(Stored records)
--------------------------------------------------
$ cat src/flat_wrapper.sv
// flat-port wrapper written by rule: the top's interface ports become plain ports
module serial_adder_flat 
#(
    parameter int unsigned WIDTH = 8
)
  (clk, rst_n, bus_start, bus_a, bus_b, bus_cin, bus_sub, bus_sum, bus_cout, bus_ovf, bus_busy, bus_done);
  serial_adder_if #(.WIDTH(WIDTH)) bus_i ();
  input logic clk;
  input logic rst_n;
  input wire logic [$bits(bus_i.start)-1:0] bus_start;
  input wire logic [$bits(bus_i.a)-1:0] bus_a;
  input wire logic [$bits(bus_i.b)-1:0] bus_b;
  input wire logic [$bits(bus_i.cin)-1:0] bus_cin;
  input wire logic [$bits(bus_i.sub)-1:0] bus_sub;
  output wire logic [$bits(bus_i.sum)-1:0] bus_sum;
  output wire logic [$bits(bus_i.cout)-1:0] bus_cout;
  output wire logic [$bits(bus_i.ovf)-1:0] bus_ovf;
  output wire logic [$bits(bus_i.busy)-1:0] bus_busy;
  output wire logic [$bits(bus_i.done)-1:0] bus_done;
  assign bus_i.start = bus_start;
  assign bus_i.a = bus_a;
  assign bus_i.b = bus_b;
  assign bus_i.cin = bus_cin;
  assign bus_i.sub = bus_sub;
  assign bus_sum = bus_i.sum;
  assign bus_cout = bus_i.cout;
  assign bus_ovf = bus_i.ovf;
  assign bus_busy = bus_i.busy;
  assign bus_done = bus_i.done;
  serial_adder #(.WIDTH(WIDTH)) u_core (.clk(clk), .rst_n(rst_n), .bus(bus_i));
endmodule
--------------------------------------------------
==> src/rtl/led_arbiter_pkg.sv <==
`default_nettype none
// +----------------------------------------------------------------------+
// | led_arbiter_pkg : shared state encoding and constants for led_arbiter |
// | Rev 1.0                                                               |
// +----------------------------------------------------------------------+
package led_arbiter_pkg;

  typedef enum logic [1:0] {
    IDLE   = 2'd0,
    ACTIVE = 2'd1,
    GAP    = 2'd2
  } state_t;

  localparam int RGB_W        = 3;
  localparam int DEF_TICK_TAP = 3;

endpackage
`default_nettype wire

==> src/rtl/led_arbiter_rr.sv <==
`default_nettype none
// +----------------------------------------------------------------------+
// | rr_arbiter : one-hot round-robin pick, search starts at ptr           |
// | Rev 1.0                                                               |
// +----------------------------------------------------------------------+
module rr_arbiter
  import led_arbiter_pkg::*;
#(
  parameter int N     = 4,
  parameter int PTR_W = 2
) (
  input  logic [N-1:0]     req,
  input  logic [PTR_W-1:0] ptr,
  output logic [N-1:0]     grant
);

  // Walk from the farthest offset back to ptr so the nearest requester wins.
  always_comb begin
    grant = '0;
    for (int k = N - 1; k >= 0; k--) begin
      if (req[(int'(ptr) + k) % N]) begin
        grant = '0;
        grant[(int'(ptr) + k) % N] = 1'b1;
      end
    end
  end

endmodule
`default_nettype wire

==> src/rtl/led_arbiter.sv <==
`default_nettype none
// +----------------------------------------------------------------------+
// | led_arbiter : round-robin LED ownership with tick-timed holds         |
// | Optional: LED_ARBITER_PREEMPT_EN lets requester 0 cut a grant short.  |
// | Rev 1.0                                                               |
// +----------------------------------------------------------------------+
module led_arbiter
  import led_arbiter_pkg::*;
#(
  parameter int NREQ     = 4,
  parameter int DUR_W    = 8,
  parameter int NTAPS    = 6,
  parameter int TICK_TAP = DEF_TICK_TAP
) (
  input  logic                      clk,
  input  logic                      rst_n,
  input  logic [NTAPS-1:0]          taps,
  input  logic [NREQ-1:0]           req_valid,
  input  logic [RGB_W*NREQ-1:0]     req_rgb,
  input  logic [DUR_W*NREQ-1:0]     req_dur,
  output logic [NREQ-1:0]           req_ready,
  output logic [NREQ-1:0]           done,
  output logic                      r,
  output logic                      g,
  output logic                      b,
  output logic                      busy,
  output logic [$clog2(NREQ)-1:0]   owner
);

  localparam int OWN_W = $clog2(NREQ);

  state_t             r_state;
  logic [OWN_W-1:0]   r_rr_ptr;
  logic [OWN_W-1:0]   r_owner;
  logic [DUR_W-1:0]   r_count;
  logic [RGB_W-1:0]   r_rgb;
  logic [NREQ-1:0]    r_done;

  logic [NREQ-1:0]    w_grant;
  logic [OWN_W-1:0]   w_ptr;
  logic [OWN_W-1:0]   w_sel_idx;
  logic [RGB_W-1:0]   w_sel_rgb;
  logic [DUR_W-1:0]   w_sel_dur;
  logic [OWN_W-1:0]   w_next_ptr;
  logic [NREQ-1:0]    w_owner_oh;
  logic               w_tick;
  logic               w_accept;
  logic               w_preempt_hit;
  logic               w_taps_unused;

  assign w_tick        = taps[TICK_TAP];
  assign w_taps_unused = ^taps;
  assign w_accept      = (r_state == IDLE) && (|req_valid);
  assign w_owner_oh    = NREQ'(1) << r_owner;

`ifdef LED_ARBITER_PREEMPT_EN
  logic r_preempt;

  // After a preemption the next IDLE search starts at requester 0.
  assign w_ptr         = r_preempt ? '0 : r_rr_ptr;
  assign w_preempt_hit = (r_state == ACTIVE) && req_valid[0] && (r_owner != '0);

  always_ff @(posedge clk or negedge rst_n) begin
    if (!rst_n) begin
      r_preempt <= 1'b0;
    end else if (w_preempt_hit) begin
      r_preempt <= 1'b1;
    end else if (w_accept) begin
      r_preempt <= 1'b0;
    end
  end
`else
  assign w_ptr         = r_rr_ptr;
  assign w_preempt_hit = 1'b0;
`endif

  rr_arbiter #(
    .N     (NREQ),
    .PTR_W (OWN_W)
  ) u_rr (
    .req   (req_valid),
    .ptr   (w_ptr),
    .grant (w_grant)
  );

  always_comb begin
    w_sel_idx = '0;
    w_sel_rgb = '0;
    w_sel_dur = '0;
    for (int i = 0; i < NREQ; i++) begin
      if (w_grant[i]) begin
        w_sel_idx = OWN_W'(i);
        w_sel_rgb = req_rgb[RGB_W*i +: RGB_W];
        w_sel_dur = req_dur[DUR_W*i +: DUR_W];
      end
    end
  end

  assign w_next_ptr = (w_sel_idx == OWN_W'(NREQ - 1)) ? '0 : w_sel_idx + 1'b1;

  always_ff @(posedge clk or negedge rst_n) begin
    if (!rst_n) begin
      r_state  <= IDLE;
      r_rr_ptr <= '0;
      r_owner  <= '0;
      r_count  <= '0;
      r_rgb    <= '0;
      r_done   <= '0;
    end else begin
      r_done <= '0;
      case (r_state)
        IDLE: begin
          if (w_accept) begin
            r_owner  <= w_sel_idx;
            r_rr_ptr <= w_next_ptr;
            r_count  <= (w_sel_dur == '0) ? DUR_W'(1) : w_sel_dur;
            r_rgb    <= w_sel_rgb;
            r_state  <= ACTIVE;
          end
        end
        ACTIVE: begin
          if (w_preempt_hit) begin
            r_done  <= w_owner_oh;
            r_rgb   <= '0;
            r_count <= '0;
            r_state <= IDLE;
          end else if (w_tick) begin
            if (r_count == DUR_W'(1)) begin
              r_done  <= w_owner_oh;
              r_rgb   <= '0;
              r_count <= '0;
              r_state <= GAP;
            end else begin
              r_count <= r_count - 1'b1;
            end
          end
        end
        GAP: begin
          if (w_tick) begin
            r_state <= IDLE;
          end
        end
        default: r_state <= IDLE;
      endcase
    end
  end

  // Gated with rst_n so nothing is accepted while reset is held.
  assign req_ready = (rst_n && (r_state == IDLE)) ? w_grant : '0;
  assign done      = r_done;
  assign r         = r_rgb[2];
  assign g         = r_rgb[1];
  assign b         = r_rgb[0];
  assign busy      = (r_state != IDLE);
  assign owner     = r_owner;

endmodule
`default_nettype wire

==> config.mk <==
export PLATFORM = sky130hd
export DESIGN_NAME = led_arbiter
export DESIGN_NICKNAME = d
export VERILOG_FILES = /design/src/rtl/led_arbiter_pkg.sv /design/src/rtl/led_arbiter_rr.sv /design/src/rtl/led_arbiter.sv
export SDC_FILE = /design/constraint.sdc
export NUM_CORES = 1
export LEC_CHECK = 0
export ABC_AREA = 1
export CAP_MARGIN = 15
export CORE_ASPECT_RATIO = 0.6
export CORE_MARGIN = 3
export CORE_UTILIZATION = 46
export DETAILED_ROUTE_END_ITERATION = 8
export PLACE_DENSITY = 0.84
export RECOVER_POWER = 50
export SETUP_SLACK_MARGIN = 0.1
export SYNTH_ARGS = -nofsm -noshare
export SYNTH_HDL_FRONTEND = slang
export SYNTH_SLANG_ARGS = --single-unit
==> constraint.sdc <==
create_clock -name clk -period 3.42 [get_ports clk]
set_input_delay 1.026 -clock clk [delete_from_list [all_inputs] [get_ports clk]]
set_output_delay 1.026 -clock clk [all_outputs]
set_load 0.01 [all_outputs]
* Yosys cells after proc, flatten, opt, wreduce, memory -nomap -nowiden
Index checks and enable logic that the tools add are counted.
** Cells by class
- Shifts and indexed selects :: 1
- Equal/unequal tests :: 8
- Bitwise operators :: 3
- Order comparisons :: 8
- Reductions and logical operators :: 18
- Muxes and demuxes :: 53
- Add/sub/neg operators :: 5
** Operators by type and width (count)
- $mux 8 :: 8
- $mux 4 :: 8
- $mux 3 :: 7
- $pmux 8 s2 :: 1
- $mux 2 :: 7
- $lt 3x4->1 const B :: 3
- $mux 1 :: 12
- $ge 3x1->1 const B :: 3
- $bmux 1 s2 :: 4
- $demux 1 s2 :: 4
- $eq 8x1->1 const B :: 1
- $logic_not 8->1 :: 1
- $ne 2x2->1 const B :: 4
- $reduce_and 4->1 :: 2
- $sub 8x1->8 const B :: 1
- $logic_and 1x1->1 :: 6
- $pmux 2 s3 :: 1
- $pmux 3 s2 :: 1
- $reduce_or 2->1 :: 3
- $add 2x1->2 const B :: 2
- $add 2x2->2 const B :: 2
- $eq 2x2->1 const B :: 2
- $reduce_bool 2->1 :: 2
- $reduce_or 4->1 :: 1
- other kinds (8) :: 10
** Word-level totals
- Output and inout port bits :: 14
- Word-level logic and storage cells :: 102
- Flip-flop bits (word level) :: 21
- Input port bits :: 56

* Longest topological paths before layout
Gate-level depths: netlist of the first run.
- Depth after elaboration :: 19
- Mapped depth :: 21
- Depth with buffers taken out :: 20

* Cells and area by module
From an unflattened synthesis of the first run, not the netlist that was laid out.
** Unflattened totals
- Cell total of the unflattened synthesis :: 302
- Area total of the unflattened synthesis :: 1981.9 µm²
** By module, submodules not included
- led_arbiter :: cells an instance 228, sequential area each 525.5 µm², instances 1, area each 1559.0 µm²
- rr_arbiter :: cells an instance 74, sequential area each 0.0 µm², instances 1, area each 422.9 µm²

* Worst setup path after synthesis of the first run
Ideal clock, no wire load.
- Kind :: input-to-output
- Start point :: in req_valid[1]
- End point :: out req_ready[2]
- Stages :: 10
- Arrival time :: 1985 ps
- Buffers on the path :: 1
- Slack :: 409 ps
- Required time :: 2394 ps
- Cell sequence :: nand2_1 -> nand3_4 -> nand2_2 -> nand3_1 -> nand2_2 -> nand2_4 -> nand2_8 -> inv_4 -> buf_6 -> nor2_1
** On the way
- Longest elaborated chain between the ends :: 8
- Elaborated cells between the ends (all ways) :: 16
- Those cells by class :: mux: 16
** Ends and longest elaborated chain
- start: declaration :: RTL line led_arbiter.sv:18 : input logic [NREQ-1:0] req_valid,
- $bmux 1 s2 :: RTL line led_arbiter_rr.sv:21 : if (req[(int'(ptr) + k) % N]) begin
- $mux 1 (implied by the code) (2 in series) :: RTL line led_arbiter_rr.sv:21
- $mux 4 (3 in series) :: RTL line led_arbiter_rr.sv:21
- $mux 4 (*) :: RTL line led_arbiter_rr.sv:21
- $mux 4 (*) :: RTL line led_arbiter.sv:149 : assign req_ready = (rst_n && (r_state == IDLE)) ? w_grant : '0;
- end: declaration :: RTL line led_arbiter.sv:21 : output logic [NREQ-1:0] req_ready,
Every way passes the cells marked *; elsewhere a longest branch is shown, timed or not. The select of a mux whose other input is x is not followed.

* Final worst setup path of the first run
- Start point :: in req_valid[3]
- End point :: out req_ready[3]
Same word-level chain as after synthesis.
--------------------------------------------------
● **The problem**
Could you retype exactly the lines above, starting at the line that contains "- Start point :: in req_valid[1]" and ending at the line that contains "- End point :: out req_ready[3]", and nothing more?

● **Answer space**
- Start point :: in req_valid[1]
- End point :: out req_ready[2]
- Stages :: 10
- Arrival time :: 1985 ps
- Buffers on the path :: 1
- Slack :: 409 ps
- Required time :: 2394 ps
- Cell sequence :: nand2_1 -> nand3_4 -> nand2_2 -> nand3_1 -> nand2_2 -> nand2_4 -> nand2_8 -> inv_4 -> buf_6 -> nor2_1
** On the way
- Longest elaborated chain between the ends :: 8
- Elaborated cells between the ends (all ways) :: 16
- Those cells by class :: mux: 16
** Ends and longest elaborated chain
- start: declaration :: RTL line led_arbiter.sv:18 : input logic [NREQ-1:0] req_valid,
- $bmux 1 s2 :: RTL line led_arbiter_rr.sv:21 : if (req[(int'(ptr) + k) % N]) begin
- $mux 1 (implied by the code) (2 in series) :: RTL line led_arbiter_rr.sv:21
- $mux 4 (3 in series) :: RTL line led_arbiter_rr.sv:21
- $mux 4 (*) :: RTL line led_arbiter_rr.sv:21
- $mux 4 (*) :: RTL line led_arbiter.sv:149 : assign req_ready = (rst_n && (r_state == IDLE)) ? w_grant : '0;
- end: declaration :: RTL line led_arbiter.sv:21 : output logic [NREQ-1:0] req_ready,
Every way passes the cells marked *; elsewhere a longest branch is shown, timed or not. The select of a mux whose other input is x is not followed.

* Final worst setup path of the first run
- Start point :: in req_valid[3]
- End point :: out req_ready[3]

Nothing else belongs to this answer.